Watch While You Eat
I was in an electronics store recently and I bore witness to the clearest sign of the apocalypse I have seen yet. No, not "Maid in Manhattan" on DVD. I saw a refrigerator with a TV in it.
Someone did not open a fridge and place a TV inside. No, this was a TV embedded in the door of the refrigerator.
I can understand keeping a TV in the kitchen so you can watch something while you cook or do the dishes. But how dependant on TV do you have to be that you can't miss 30 seconds to get a sandwich? I know you wouldn't be getting a salad because people that fridge TVs appeal to don't generally eat those.
Let's say you would buy this as a space saving measure. That would make sense if flat screen TVs didn't already exist. You can get a flat screen TV and a fridge for less than it costs to get a fridge with a TV in it.

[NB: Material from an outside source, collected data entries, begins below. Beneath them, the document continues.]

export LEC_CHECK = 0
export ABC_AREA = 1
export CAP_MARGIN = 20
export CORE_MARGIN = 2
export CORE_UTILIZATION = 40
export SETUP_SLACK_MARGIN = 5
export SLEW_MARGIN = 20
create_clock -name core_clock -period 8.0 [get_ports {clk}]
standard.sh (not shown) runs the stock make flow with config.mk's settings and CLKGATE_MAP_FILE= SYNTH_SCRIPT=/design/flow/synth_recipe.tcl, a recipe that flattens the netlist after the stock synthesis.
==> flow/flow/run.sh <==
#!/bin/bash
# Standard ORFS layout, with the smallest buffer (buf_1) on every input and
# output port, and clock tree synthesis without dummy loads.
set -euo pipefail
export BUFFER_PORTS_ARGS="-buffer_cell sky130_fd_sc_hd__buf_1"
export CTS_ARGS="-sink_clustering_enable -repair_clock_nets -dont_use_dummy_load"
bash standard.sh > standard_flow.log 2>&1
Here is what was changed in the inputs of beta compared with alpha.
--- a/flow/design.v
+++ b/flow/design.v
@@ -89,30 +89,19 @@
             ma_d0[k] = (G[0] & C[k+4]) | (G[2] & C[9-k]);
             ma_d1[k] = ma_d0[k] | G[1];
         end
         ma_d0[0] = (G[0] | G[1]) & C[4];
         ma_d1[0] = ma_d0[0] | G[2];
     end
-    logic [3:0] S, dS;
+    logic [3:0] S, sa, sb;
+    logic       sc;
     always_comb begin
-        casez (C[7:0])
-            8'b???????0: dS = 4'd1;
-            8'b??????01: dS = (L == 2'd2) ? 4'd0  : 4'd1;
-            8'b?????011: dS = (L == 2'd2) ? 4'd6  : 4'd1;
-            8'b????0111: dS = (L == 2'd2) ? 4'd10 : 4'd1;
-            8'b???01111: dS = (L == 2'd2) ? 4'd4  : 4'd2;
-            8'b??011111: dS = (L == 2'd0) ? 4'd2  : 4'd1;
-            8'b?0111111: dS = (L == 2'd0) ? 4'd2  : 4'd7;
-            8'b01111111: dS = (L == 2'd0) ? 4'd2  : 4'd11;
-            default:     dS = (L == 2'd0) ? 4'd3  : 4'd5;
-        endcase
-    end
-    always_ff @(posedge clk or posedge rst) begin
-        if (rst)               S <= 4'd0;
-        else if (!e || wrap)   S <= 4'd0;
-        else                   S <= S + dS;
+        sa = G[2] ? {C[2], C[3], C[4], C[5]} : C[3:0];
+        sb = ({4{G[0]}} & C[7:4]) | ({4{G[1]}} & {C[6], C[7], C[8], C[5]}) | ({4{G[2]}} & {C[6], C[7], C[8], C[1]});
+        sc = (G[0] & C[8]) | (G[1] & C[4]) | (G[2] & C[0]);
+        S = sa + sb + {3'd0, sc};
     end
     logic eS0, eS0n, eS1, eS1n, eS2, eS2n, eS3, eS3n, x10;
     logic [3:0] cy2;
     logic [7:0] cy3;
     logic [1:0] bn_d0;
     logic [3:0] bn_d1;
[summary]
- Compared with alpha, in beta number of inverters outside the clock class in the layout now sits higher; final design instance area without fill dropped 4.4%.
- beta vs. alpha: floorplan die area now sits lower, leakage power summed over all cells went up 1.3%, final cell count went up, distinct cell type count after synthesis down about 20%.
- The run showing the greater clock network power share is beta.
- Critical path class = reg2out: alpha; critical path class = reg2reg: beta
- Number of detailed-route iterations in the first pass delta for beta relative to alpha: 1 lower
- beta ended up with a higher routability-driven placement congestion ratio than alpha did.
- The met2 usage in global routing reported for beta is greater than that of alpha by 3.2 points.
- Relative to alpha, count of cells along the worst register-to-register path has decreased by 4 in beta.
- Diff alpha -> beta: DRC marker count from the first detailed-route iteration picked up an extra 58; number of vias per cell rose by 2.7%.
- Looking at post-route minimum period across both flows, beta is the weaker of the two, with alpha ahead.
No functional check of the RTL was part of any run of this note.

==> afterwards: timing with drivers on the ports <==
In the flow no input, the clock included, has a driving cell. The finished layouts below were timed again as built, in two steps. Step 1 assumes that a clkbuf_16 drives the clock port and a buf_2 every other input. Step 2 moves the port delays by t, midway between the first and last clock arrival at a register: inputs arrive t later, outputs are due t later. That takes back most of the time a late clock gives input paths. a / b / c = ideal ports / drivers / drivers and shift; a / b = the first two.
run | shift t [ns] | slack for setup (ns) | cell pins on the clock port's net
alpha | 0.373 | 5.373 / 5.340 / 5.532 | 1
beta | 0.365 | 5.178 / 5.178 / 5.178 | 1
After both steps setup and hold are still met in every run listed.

The only reason to spend a few hundred extra for a set embedded into the door of your fridge is if you feel you can't miss whatever it is you're watching long enough to open it. If you're hungry, take a break from the program and make some lunch. Preferably a light lunch. If your version of technology is combining your television and your refrigerator (and I'm just guessing here) you might have a weight problem.
Or maybe I'm wrong. Maybe the fridge TV is helping.
"Before my fridge TV, I used to sit on the couch watching television while eating whole sticks of butter and drinking bacon grease. But now I make smaller portions and walk the twelve feet into my kitchen to get more food without missing any programming. With this new system, I'm burning three or four calories a day. Thank you fridge TV! You're helping build a better me."
You know what the worst part is? Half of you reading this are thinking, "really, a fridge TV? That's kind of cool." And those same people are wondering why the TV is only on the outside of the fridge, since that means you can't open it AND watch at the same time.
There's a commercial where a guy is watching soccer on TV. And has so many TV sets throughout his house he doesn't have to miss a play. They're on the ceiling, in each dresser drawer, and in his medicine chest. You know what's the great part about that commercial? It's a joke. They're kidding. They don't think you'll really take it seriously.
What do you think the people with fridge TVs are watching? Do you think anyone's Kenmore is playing a jazzercise video? That the fridge TV people are sweating to the oldies? No way. Every last one of those sets is playing Dr. Phil telling the owner that it's okay to be fat and happy. And they'd say, "amen, Dr. Phil!" but their mouths are too full from that last stick of butter.
It is okay to be fat and happy, but only if you're healthy, too. Which is possible - but I don't think anyone with a TV set in their refrigerator is taking their vitamins or riding a bike or playing touch football in the park. People with fridge TVs (and I'm just guessing here) are eating and watching TV and teetering one happy meal away from that great Dr. Phil special in the sky.
Imagine that. Getting there and coming face to face with god or Yahweh or whatever you call the force that gets you through the day, and having to explain that you died because you led a lifestyle that required a television set embedded in your refrigerator.
And you know what will happen? As the great judge looks down from his throne, the guy in line behind you will say, "really, a fridge TV? That's kind of cool."